Friday, October 15, 2010

Parents vs. ‘Public Health’


Parents vs. ‘Public Health’
Friday, October 15, 2010
By L. Brent Bozell III

Why does it seem at times that our government and “public health” advocates think parents are a social problem? Parents at Hardy Middle School in the affluent Glover Park neighborhood in Washington, D.C., were shocked to discover that a sex-and-drug-use survey had been distributed to 12-year-olds in their physical education classes without any warnings or consent forms sent to parents.

The first words the children read were these: “This questionnaire asks you about sex and drugs (like cigarettes, alcohol, marijuana, ecstasy, and marijuana).” Of course, they promised, “Your answers will not be told to anyone in your school or family.”

The mindset of these popsicle psychiatrists was evident right off the bat. The very first question was “What is your gender?” Two possibilities, you think? Try four boxes: Male and female, plus – “transgender (M to F)” and “transgender (F to M).” This was handed out to 12-year-olds.

The first report from the website Georgetown Dish relayed that the Hardy students were, unsurprisingly, “bewildered.” But the questions grew worse. How sure are you, the test asked, that you can “name all four body fluids that can transmit HIV” or “Know the difference between oral, vaginal, and anal sex”? The children at Hardy didn’t know about what body parts go where in these various kinds of sex, so the instructor apparently explained them in a way their P.R. materials insist makes every child feel “comfortable and respected.”

Then it assumed these 12-year-olds were sexually active or soon would become active. They were asked how sure they were that they “Would know where to get condoms if/when you or a friend need them....Can correctly put a condom on yourself or your partner...Can convince a reluctant partner to use barrier protection (i.e. condoms, dental dams) during sex”? They also asked the children how many times in the last 30 days they’d used drugs like cocaine, PCP, ecstasy, and heroin. Twelve-year-olds.

Welcome to the nation’s capital, where the D.C. Public Schools signed a contract with the activist group Metro TeenAIDS to engage in what they call “capacity building” to fight the spread of HIV and AIDS. They enter schools hoping to empower each child to “develop and practice life skills that he/she might not have otherwise learned.” (You can be sure they are succeeding!) The survey and the program are titled “Making Proud Choices!” It’s funded by the federal government – to be specific, the Substance Abuse and Mental Health Services Administration (SAMHSA).

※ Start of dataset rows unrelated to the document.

==> src/rtl/multdiv_pkg.sv <==
`default_nettype none
// ============================================================================
// Module   : multdiv_pkg
// Purpose  : Shared types for the iterative multiply/divide unit:
//            operation encoding, controller state encoding and the
//            iteration-counter width helper.
// Ports    : none (package)
// Revision : 1.0 - initial release
// ============================================================================
package multdiv_pkg;

  // Operation encoding as presented on the op port.
  typedef enum logic [1:0] {
    OP_MUL  = 2'b00,  // low word of signed product
    OP_MULH = 2'b01,  // high word of signed product
    OP_DIV  = 2'b10,  // signed quotient, truncated toward zero
    OP_REM  = 2'b11   // signed remainder, sign of dividend
  } op_e;

  // Controller states.
  typedef enum logic [2:0] {
    S_IDLE = 3'd0,
    S_PREP = 3'd1,
    S_CALC = 3'd2,
    S_FIX  = 3'd3,
    S_DONE = 3'd4
  } state_e;

  // Counter must be able to hold the value w itself.
  function automatic int cnt_width(input int w);
    return $clog2(w + 1);
  endfunction

endpackage
`default_nettype wire

==> src/rtl/negate_w.sv <==
`default_nettype none
// ============================================================================
// Module   : negate_w
// Purpose  : Parametrised two's-complement negation (o_y = -i_a).
// Ports    : i_a [WIDTH-1:0] operand in
//            o_y [WIDTH-1:0] negated value out
// Revision : 1.0 - initial release
// ============================================================================
module negate_w #(
  parameter int WIDTH = 32
) (
  input  logic [WIDTH-1:0] i_a,
  output logic [WIDTH-1:0] o_y
);

  assign o_y = ~i_a + 1'b1;

endmodule
`default_nettype wire

==> src/rtl/multdiv_seq.sv <==
`default_nettype none
// ============================================================================
// Module   : multdiv_seq
// Purpose  : Iterative signed MUL / MULH / DIV / REM unit with valid/ready
//            handshakes. One radix-2 datapath: shift-add for multiply,
//            non-restoring for divide, WIDTH iterations per operation.
// Config   : MULTDIV_SEQ_EARLY_OUT_EN - when defined, a zero operand skips
//            the iteration phase (result ready two edges after accept).
// Ports    : clock, reset_n         clock, async active-low reset
//            in_valid/in_ready      request handshake
//            op[1:0]                00 MUL, 01 MULH, 10 DIV, 11 REM
//            operand_a/operand_b    signed operands (WIDTH bits)
//            out_valid/out_ready    result handshake
//            result[WIDTH-1:0]      signed result
//            exception              overflow / divide-by-zero flag
// Revision : 1.0 - initial release
// ============================================================================
module multdiv_seq
  import multdiv_pkg::*;
#(
  parameter int WIDTH = 32
) (
  input  logic             clock,
  input  logic             reset_n,
  input  logic             in_valid,
  output logic             in_ready,
  input  logic [1:0]       op,
  input  logic [WIDTH-1:0] operand_a,
  input  logic [WIDTH-1:0] operand_b,
  output logic             out_valid,
  input  logic             out_ready,
  output logic [WIDTH-1:0] result,
  output logic             exception
);

  localparam int              CW     = cnt_width(WIDTH);
  localparam logic [CW-1:0]   C_LAST = CW'(WIDTH - 1);
  localparam logic [WIDTH-1:0] C_MIN = {1'b1, {(WIDTH-1){1'b0}}};

  state_e               r_state, w_state_nxt;
  op_e                  r_op;
  logic [WIDTH-1:0]     r_a, r_b;          // operands as sampled at accept
  logic [WIDTH-1:0]     r_mag_a, r_mag_b;  // unsigned magnitudes
  logic [WIDTH:0]       r_hi;              // product high half / partial remainder
  logic [WIDTH-1:0]     r_lo;              // multiplier-product low / dividend-quotient
  logic [CW-1:0]        r_cnt;
  logic [WIDTH-1:0]     r_result;
  logic                 r_exc;

  logic                 w_is_div, w_zero, w_last, w_sa, w_sb;
  logic [WIDTH-1:0]     w_neg_a, w_neg_b, w_mag_a, w_mag_b;
  logic [WIDTH:0]       w_msum, w_dshift, w_dstep, w_drest;
  logic [2*WIDTH-1:0]   w_prod, w_neg_prod, w_sprod;
  logic [WIDTH-1:0]     w_neg_q, w_quot, w_neg_r, w_rem;
  logic                 w_bzero, w_ovf;
  logic [WIDTH-1:0]     w_res;
  logic                 w_exc;

  assign w_is_div = r_op[1];
  assign w_sa     = r_a[WIDTH-1];
  assign w_sb     = r_b[WIDTH-1];
  assign w_zero   = (r_a == '0) || (r_b == '0);
  assign w_last   = (r_state == S_CALC) && (r_cnt == C_LAST);

  // ---------------------------------------------------------------- control
  always_ff @(posedge clock or negedge reset_n) begin
    if (!reset_n) r_state <= S_IDLE;
    else          r_state <= w_state_nxt;
  end

  always_comb begin
    w_state_nxt = r_state;
    in_ready    = 1'b0;
    out_valid   = 1'b0;
    case (r_state)
      S_IDLE: begin
        in_ready = 1'b1;
        if (in_valid) w_state_nxt = S_PREP;
      end
      S_PREP: begin
`ifdef MULTDIV_SEQ_EARLY_OUT_EN
        w_state_nxt = w_zero ? S_FIX : S_CALC;
`else
        w_state_nxt = S_CALC;
`endif
      end
      S_CALC: if (w_last) w_state_nxt = S_FIX;
      S_FIX:  w_state_nxt = S_DONE;
      S_DONE: begin
        out_valid = 1'b1;
        if (out_ready) w_state_nxt = S_IDLE;
      end
      default: w_state_nxt = S_IDLE;
    endcase
  end

  // ------------------------------------------------------- magnitude forming
  negate_w #(.WIDTH(WIDTH)) u_neg_a (.i_a(r_a), .o_y(w_neg_a));
  negate_w #(.WIDTH(WIDTH)) u_neg_b (.i_a(r_b), .o_y(w_neg_b));
  assign w_mag_a = w_sa ? w_neg_a : r_a;
  assign w_mag_b = w_sb ? w_neg_b : r_b;

  // ------------------------------------------------------------ iteration
  // Multiply: add |A| when the multiplier LSB is set, then shift {hi,lo} right.
  assign w_msum = r_hi + (r_lo[0] ? {1'b0, r_mag_a} : '0);

  // Divide: shift {R,Q} left, then add or subtract |B| depending on the sign
  // of the previous remainder. With |B| <= 2^(WIDTH-1) the remainder always
  // fits WIDTH+1 signed bits. The last iteration folds in the restore step.
  assign w_dshift = {r_hi[WIDTH-1:0], r_lo[WIDTH-1]};
  assign w_dstep  = r_hi[WIDTH] ? (w_dshift + {1'b0, r_mag_b})
                                : (w_dshift - {1'b0, r_mag_b});
  assign w_drest  = (w_last && w_dstep[WIDTH]) ? (w_dstep + {1'b0, r_mag_b}) : w_dstep;

  // ------------------------------------------------------- sign fix-up
  assign w_prod = {r_hi[WIDTH-1:0], r_lo};
  negate_w #(.WIDTH(2*WIDTH)) u_neg_p (.i_a(w_prod), .o_y(w_neg_prod));
  negate_w #(.WIDTH(WIDTH))   u_neg_q (.i_a(r_lo), .o_y(w_neg_q));
  negate_w #(.WIDTH(WIDTH))   u_neg_r (.i_a(r_hi[WIDTH-1:0]), .o_y(w_neg_r));
  assign w_sprod = (w_sa ^ w_sb) ? w_neg_prod : w_prod;
  assign w_quot  = (w_sa ^ w_sb) ? w_neg_q : r_lo;
  assign w_rem   = w_sa ? w_neg_r : r_hi[WIDTH-1:0];

  assign w_bzero = (r_b == '0);
  assign w_ovf   = (r_a == C_MIN) && (r_b == '1);

  always_comb begin
    w_res = '0;
    w_exc = 1'b0;
    case (r_op)
      OP_MUL: begin
        w_res = w_sprod[WIDTH-1:0];
        w_exc = (w_sprod[2*WIDTH-1:WIDTH] != {WIDTH{w_sprod[WIDTH-1]}});
      end
      OP_MULH: w_res = w_sprod[2*WIDTH-1:WIDTH];
      OP_DIV: begin
        w_exc = w_bzero | w_ovf;
        w_res = w_bzero ? '0 : (w_ovf ? r_a : w_quot);
      end
      OP_REM: begin
        w_exc = w_bzero | w_ovf;
        w_res = w_bzero ? r_a : (w_ovf ? '0 : w_rem);
      end
      default: ;
    endcase
  end

  // --------------------------------------------------------------- datapath
  always_ff @(posedge clock or negedge reset_n) begin
    if (!reset_n) begin
      r_op     <= OP_MUL;
      r_a      <= '0;
      r_b      <= '0;
      r_mag_a  <= '0;
      r_mag_b  <= '0;
      r_hi     <= '0;
      r_lo     <= '0;
      r_cnt    <= '0;
      r_result <= '0;
      r_exc    <= 1'b0;
    end else begin
      case (r_state)
        S_IDLE: if (in_valid) begin
          r_op <= op_e'(op);
          r_a  <= operand_a;
          r_b  <= operand_b;
        end
        S_PREP: begin
          r_mag_a <= w_mag_a;
          r_mag_b <= w_mag_b;
          r_hi    <= '0;
          r_cnt   <= '0;
          // A zero operand means a zero product/quotient/remainder; loading
          // zero here makes the skipped-iteration path produce it directly.
          r_lo    <= w_zero ? '0 : (w_is_div ? w_mag_a : w_mag_b);
        end
        S_CALC: begin
          r_cnt <= r_cnt + 1'b1;
          if (w_is_div) begin
            r_hi <= w_drest;
            r_lo <= {r_lo[WIDTH-2:0], ~w_dstep[WIDTH]};
          end else begin
            r_hi <= {1'b0, w_msum[WIDTH:1]};
            r_lo <= {w_msum[0], r_lo[WIDTH-1:1]};
          end
        end
        S_FIX: begin
          r_result <= w_res;
          r_exc    <= w_exc;
        end
        default: ;
      endcase
    end
  end

  assign result    = r_result;
  assign exception = r_exc;

endmodule
`default_nettype wire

In the Georgetown Dish report, “Susan” (the pseudonymous parent at the center of the story) insisted neither she nor her husband had offered any consent for a program that went far beyond how they would have handled instruction in the “life skills” of their 12-year-old. Parents were not given the choice of opting out (as the Metro TeenAIDS forms suggest). When they demanded an explanation, the parents “were at first brushed off by school administrators, who told them that the survey had been administered following normal procedures.”

Apparently, the AIDS advocates and school administrators consider it one of their “proud choices” to go behind the backs of parents and promote “safer” sex activities before children have even made it through puberty.

What of parents’ moral objections? The Hardy Middle School response was simple: Drop dead.

Defenders of sneaky “comprehensive” programs like this would insist that in the nation’s capital where the HIV and AIDS infection rates are among the highest in the country, it’s important to determine whether pre-teens are developing habits that spread a sexually transmitted (or needle-transmitted) disease. Apparently it’s so important that they must go behind the backs of parents to accomplish it.

The D.C. Public Schools issued a statement expressing regret that Hardy didn’t send out its opt-out forms to parents until the day of the sex-and-drugs questionnaire, but the bureaucrats shamelessly declared in Bureaucratese that this test is part of an “evidence-based curriculum” to discover “students’ baseline knowledge” about sex and drugs to get students “all of the information and skills they need to protect themselves.”

In other words, they approve.

This isn’t just a big-city problem. In Helena, Montana, the school board just approved a new “comprehensive” sex education curriculum, but only after the most controversial provisions were axed this summer in the wake of national outrage. They included teaching first graders that people of the same gender can love each other sexually, and informing fifth-graders that sexual intercourse includes “vaginal, oral, or anal penetration.”

Parents in America simply cannot trust that their government officials aren’t trying to circumvent what they teach at home. When it comes to controversial topics like sex and drugs, they’re designed to circumvent parental authority before they even plan to teach it at home.